Однако было уже поздно, и тут начинаются тягчайшие его испытания от этой мучительно-прекрасной иерейской дочери, для прихотей которой даже и синодальный секретарь понадобился.
В разгар смертоносных оргий, в которых прекрасная смолянка духовного происхождения хладнокровно и бестрепетно изводила своих поклонников, в Петербург возвратился из своей командировки адъютант военного министра Р. Он ужаснулся, как подвинулись дела во время его отсутствия и какими сорвиголовами окружила себя молоденькая вдова его покойного товарища.
"Он устремился к тому, чтобы рассеять не понравившееся ему общество и заставить ее отказаться от своих поклонников". Лучшим средством, чтобы заставить ее возненавидеть разгульную жизнь, адъютанту показалось реставрировать в доме вдовы неопасного синодального секретаря.

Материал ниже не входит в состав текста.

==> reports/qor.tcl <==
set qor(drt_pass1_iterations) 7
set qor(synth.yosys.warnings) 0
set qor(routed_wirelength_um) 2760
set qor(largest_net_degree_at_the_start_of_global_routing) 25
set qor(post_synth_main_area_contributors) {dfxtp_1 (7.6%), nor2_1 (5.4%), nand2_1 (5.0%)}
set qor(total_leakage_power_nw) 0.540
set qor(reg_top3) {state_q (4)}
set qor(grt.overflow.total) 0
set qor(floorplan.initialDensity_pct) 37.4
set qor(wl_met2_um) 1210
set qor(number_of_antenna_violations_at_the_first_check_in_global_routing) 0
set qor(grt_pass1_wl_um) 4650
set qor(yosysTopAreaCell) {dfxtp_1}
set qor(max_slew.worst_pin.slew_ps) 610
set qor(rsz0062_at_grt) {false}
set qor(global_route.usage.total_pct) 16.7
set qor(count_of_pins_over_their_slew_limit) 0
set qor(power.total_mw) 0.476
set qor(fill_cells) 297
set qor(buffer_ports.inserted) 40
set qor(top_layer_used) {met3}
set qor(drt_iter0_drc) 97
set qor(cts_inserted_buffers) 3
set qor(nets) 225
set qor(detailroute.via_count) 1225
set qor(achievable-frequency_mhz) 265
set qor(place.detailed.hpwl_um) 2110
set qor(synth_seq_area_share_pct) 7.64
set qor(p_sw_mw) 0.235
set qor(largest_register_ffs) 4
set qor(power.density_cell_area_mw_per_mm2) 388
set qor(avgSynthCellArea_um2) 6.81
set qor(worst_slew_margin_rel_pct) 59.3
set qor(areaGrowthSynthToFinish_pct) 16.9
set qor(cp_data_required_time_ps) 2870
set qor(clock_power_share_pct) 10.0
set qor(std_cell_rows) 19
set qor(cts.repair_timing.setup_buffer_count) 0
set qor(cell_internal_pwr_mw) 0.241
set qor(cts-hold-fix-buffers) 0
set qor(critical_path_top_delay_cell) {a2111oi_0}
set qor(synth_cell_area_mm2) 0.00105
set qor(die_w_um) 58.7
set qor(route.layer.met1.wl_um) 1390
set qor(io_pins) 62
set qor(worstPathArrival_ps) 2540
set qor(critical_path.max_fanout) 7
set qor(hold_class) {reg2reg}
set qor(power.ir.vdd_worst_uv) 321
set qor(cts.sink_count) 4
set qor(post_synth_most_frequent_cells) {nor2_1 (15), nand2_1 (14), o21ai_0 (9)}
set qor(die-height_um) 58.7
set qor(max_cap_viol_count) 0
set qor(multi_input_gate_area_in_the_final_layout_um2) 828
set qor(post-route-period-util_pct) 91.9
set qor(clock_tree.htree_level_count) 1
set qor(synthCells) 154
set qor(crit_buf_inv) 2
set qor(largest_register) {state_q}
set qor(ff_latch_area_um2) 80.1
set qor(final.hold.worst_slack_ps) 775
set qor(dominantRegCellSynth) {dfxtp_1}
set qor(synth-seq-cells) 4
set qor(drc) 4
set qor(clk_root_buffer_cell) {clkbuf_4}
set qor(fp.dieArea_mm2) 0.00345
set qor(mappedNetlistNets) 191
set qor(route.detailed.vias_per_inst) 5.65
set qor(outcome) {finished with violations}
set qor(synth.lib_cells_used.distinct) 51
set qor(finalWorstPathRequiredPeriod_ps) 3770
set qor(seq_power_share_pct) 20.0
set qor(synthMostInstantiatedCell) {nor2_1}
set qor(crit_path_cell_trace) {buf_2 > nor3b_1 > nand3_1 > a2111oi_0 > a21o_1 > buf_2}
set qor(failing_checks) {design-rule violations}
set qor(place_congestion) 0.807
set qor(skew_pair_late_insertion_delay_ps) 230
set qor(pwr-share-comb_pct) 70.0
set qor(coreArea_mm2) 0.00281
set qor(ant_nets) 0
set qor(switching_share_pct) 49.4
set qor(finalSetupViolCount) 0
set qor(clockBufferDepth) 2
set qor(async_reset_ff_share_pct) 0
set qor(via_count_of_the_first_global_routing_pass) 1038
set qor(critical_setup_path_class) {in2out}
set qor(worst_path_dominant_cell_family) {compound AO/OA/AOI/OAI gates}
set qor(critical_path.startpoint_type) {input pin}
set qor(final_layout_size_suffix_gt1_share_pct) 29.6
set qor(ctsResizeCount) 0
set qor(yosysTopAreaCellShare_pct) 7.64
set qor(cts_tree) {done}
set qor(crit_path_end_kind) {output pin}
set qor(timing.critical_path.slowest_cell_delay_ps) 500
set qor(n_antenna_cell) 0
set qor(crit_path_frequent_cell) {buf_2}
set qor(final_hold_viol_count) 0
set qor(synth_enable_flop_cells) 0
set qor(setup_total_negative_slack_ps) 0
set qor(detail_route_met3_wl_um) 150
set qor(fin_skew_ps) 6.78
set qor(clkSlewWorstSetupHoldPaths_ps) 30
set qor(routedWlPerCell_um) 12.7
**config.mk**
```make
export PLATFORM = sky130hd
export DESIGN_NAME = pps_monitor
export DESIGN_NICKNAME = d
export VERILOG_FILES = /design/src/rtl/pps_monitor.sv
export SDC_FILE = /design/constraint.sdc
export NUM_CORES = 1
export LEC_CHECK = 0
export CORE_ASPECT_RATIO = 1.75
export CORE_UTILIZATION = 52
export CTS_BUF_LIST = sky130_fd_sc_hd__clkbuf_16
export CTS_CLUSTER_SIZE = 24
export DETAILED_ROUTE_END_ITERATION = 16
export PLACE_DENSITY = 0.82
export SETUP_SLACK_MARGIN = 0.3
export SLEW_MARGIN = 20
export SYNTH_ARGS = -nofsm -noshare
export SYNTH_HDL_FRONTEND = slang
export SYNTH_SLANG_ARGS = --single-unit
export TNS_END_PERCENT = 1
```
**constraint.sdc**
```tcl
create_clock -name clk_pps -period 2.8 [get_ports clk_pps]
set_clock_uncertainty 0.2 [all_clocks]
set_input_delay 0.42 -clock clk_pps [delete_from_list [all_inputs] [get_ports clk_pps]]
set_output_delay 0.42 -clock clk_pps [all_outputs]
set_load 0.02 [all_outputs]
```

Тот прибыл на пост, но все это "не возвратило ей прежних доблестных качеств" (т. е. тех качеств, которые насочинили ей в своей восторженной простоте и житейской неопытности Исмайлов и погибший от ее руки малоросс). Адъютант и синодальный секретарь совместно старались "восстановить ее на ступень нравственного достоинства", и Исмайлов, как записной философ, "согласно духу адъютанта, вовлекал ее в разговоры откровенные, а когда в ней проторгались мысли, противные его убеждениям, препирался с нею до грубости". "Р. поддерживал" его, "горячился и грубил еще более". Но "все это ни к чему не повело", кроме того, что, надо полагать, оба эти проповедника совсем надоели вдове, которая, очевидно, твердо наметила себе, как тогда говорили, "другой проспект жизни". Она стала давать им на все их доводы "о вдовстве и супружестве" такие отпоры, что хотя бы самой завзятой нигилистке 60-х годов.
"Супружество красавице не нравилось, а вдовство она не считала для себя тягостным. Для воспитания же детей признавала со стороны матери всякое средство простительным и даже позволенным.